WHAT YOU HAVE TO DO
Report every line of the listing below in which the string "enum" appears.

SUPPLIED RECORDS

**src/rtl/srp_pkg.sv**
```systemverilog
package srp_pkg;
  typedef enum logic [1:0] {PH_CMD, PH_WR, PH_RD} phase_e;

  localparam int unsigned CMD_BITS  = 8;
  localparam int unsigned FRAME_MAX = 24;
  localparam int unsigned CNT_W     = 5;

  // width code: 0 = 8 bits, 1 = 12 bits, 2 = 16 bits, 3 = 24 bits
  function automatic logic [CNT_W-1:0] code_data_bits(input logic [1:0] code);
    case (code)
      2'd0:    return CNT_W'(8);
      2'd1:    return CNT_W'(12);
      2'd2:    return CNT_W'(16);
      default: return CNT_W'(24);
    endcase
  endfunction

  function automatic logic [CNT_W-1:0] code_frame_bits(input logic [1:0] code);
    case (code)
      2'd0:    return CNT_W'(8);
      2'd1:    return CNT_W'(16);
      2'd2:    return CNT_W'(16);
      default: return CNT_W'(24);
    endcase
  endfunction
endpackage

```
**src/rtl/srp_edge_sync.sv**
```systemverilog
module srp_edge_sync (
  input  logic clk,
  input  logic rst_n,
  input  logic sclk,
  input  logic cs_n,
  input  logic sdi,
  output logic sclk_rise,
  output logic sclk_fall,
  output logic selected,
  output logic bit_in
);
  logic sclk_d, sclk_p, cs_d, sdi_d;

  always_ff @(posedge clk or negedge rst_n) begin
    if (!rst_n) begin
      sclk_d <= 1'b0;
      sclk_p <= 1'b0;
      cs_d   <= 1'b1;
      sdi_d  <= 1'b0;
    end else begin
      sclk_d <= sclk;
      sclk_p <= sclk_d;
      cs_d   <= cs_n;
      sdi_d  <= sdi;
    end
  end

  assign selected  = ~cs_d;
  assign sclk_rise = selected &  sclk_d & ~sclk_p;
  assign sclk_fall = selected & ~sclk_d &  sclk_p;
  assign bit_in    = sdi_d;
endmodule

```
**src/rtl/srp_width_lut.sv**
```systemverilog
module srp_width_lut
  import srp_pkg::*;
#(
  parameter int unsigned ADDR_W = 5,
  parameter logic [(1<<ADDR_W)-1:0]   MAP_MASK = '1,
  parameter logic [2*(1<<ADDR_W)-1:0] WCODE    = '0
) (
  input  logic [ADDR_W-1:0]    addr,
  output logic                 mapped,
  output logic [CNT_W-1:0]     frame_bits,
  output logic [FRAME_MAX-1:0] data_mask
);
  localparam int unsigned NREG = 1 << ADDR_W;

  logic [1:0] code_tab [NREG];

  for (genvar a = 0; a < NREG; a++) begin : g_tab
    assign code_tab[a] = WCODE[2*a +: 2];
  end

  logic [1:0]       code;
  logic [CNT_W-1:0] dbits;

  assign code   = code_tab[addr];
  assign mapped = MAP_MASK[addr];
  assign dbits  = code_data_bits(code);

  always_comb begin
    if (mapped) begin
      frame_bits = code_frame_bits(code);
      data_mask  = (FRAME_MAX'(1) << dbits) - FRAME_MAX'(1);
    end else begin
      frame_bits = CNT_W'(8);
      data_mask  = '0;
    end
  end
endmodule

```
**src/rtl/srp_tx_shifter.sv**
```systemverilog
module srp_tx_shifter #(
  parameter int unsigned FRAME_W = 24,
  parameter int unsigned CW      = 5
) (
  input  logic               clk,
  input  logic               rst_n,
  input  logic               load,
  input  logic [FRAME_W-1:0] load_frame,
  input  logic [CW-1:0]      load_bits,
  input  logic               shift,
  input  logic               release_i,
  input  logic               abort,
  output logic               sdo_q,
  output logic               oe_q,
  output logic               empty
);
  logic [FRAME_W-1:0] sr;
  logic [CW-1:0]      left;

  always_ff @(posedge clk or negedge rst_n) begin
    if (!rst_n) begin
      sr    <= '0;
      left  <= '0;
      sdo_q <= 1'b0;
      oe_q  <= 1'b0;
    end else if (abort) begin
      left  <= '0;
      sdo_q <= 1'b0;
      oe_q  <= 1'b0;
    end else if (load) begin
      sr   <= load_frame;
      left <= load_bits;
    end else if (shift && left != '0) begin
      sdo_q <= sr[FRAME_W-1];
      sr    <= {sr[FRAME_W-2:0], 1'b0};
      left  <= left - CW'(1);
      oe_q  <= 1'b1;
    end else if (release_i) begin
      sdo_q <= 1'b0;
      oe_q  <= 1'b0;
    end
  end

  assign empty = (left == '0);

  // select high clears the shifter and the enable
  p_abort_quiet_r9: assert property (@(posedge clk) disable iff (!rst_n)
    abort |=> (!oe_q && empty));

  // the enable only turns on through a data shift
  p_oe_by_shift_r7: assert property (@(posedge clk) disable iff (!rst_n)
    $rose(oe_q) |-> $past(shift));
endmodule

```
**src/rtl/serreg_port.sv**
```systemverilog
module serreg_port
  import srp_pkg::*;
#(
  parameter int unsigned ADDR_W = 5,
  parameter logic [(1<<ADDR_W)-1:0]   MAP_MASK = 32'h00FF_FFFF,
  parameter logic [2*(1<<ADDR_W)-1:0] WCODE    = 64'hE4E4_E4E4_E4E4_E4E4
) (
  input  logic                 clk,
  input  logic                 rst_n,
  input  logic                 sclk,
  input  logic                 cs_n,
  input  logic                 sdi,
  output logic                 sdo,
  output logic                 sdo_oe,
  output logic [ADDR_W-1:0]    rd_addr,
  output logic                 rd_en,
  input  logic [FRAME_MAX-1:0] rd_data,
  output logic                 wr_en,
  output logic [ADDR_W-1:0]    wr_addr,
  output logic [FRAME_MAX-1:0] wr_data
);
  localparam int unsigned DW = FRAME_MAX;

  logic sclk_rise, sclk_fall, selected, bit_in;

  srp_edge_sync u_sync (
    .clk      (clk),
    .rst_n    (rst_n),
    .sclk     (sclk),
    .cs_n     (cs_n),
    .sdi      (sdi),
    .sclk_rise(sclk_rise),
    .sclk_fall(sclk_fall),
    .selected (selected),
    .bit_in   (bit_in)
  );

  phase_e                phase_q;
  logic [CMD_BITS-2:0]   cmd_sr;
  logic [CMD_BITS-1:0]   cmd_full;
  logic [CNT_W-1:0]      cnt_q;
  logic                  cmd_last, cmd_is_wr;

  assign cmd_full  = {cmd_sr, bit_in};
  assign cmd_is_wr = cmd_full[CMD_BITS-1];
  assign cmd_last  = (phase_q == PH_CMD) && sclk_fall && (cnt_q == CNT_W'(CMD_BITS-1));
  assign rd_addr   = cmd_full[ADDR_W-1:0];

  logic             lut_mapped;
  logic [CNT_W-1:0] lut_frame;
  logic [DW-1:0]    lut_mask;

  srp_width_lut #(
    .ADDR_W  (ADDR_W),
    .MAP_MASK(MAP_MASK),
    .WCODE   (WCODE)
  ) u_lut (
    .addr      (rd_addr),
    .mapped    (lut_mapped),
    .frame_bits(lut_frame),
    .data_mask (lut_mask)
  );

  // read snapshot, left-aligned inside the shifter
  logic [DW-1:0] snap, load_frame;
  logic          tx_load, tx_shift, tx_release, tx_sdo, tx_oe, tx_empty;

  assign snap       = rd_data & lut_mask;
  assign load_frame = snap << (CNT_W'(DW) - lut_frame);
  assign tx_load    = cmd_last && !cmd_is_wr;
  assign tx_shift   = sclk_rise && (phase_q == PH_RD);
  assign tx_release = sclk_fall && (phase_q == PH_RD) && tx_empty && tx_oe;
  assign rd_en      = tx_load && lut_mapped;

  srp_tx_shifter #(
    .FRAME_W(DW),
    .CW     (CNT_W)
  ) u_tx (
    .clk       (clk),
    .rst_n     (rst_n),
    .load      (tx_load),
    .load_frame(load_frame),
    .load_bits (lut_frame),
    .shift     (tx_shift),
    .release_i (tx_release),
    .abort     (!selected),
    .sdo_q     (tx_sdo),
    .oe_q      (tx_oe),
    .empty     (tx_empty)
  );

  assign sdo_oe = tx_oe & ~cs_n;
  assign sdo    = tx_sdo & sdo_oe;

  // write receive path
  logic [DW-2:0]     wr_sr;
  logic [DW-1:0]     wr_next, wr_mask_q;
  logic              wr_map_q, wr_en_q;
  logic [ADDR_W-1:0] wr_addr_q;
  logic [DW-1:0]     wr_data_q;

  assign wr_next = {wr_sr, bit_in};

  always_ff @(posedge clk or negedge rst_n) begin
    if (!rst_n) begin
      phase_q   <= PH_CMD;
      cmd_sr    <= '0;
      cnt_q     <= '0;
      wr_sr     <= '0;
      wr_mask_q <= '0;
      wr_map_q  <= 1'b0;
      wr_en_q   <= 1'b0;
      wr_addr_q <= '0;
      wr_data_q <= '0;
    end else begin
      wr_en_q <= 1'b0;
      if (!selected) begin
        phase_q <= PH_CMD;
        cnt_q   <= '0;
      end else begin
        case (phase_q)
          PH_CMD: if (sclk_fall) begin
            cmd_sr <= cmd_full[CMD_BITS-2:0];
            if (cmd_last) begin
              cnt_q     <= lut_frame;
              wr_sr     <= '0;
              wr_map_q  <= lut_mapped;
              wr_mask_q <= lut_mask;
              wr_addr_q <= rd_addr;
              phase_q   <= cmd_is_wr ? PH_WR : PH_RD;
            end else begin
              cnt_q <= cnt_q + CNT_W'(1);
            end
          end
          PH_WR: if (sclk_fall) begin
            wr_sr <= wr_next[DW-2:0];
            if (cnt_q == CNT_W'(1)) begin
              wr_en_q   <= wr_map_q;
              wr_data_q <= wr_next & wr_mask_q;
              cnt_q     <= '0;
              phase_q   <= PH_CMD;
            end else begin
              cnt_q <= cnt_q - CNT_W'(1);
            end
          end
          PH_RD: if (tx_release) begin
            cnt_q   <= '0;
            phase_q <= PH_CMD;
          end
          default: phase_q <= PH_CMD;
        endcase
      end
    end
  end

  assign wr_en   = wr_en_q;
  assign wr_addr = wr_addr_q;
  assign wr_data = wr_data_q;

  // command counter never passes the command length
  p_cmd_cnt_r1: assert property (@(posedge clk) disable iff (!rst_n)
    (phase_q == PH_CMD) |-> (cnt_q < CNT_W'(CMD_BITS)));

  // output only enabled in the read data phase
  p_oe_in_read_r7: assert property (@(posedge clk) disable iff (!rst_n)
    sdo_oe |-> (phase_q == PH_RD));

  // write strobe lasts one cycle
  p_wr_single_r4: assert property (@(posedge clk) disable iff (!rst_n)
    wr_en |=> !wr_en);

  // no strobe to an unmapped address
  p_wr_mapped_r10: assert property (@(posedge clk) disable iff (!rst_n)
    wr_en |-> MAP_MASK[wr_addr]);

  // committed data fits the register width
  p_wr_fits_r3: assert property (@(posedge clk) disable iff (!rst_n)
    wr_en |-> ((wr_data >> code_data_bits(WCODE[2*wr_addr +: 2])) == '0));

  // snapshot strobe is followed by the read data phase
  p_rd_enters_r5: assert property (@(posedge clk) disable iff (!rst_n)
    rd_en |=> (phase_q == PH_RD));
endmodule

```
...
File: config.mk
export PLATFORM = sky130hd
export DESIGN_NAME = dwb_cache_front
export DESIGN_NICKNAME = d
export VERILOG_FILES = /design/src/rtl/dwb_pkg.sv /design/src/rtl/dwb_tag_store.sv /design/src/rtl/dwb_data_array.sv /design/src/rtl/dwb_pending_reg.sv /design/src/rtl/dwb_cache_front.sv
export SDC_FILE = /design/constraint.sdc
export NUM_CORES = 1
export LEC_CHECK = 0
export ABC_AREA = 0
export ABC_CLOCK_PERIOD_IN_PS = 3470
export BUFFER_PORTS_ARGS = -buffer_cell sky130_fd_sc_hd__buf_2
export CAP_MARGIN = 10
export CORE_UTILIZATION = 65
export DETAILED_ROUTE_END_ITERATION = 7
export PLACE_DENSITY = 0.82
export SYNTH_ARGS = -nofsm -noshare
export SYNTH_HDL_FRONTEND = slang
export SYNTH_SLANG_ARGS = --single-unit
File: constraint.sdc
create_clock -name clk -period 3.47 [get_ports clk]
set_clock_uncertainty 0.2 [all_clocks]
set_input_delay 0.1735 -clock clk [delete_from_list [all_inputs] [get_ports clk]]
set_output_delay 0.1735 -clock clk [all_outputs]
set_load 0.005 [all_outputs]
==
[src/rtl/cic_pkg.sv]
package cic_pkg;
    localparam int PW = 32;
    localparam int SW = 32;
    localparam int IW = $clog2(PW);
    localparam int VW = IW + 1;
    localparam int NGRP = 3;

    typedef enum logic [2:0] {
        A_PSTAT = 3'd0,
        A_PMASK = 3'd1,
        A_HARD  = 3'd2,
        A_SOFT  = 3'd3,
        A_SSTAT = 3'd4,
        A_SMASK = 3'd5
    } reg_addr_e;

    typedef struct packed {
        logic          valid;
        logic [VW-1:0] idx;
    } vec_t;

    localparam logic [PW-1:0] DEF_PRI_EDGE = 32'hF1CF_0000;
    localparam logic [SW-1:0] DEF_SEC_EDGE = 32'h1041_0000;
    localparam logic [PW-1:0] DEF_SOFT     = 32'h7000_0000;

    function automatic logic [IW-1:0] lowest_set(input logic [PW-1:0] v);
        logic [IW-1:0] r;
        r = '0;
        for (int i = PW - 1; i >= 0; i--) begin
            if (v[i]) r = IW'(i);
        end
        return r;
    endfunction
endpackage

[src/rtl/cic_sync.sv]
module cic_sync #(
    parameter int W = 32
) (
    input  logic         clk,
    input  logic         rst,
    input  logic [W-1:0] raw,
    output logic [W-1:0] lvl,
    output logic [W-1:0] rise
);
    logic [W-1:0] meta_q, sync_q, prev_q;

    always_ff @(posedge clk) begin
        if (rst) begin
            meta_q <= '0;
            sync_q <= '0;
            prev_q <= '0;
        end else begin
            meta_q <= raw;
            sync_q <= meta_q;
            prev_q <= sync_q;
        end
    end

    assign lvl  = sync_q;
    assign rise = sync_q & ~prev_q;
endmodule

RESPONSE TO THE TASK
  typedef enum logic [1:0] {PH_CMD, PH_WR, PH_RD} phase_e;
    typedef enum logic [2:0] {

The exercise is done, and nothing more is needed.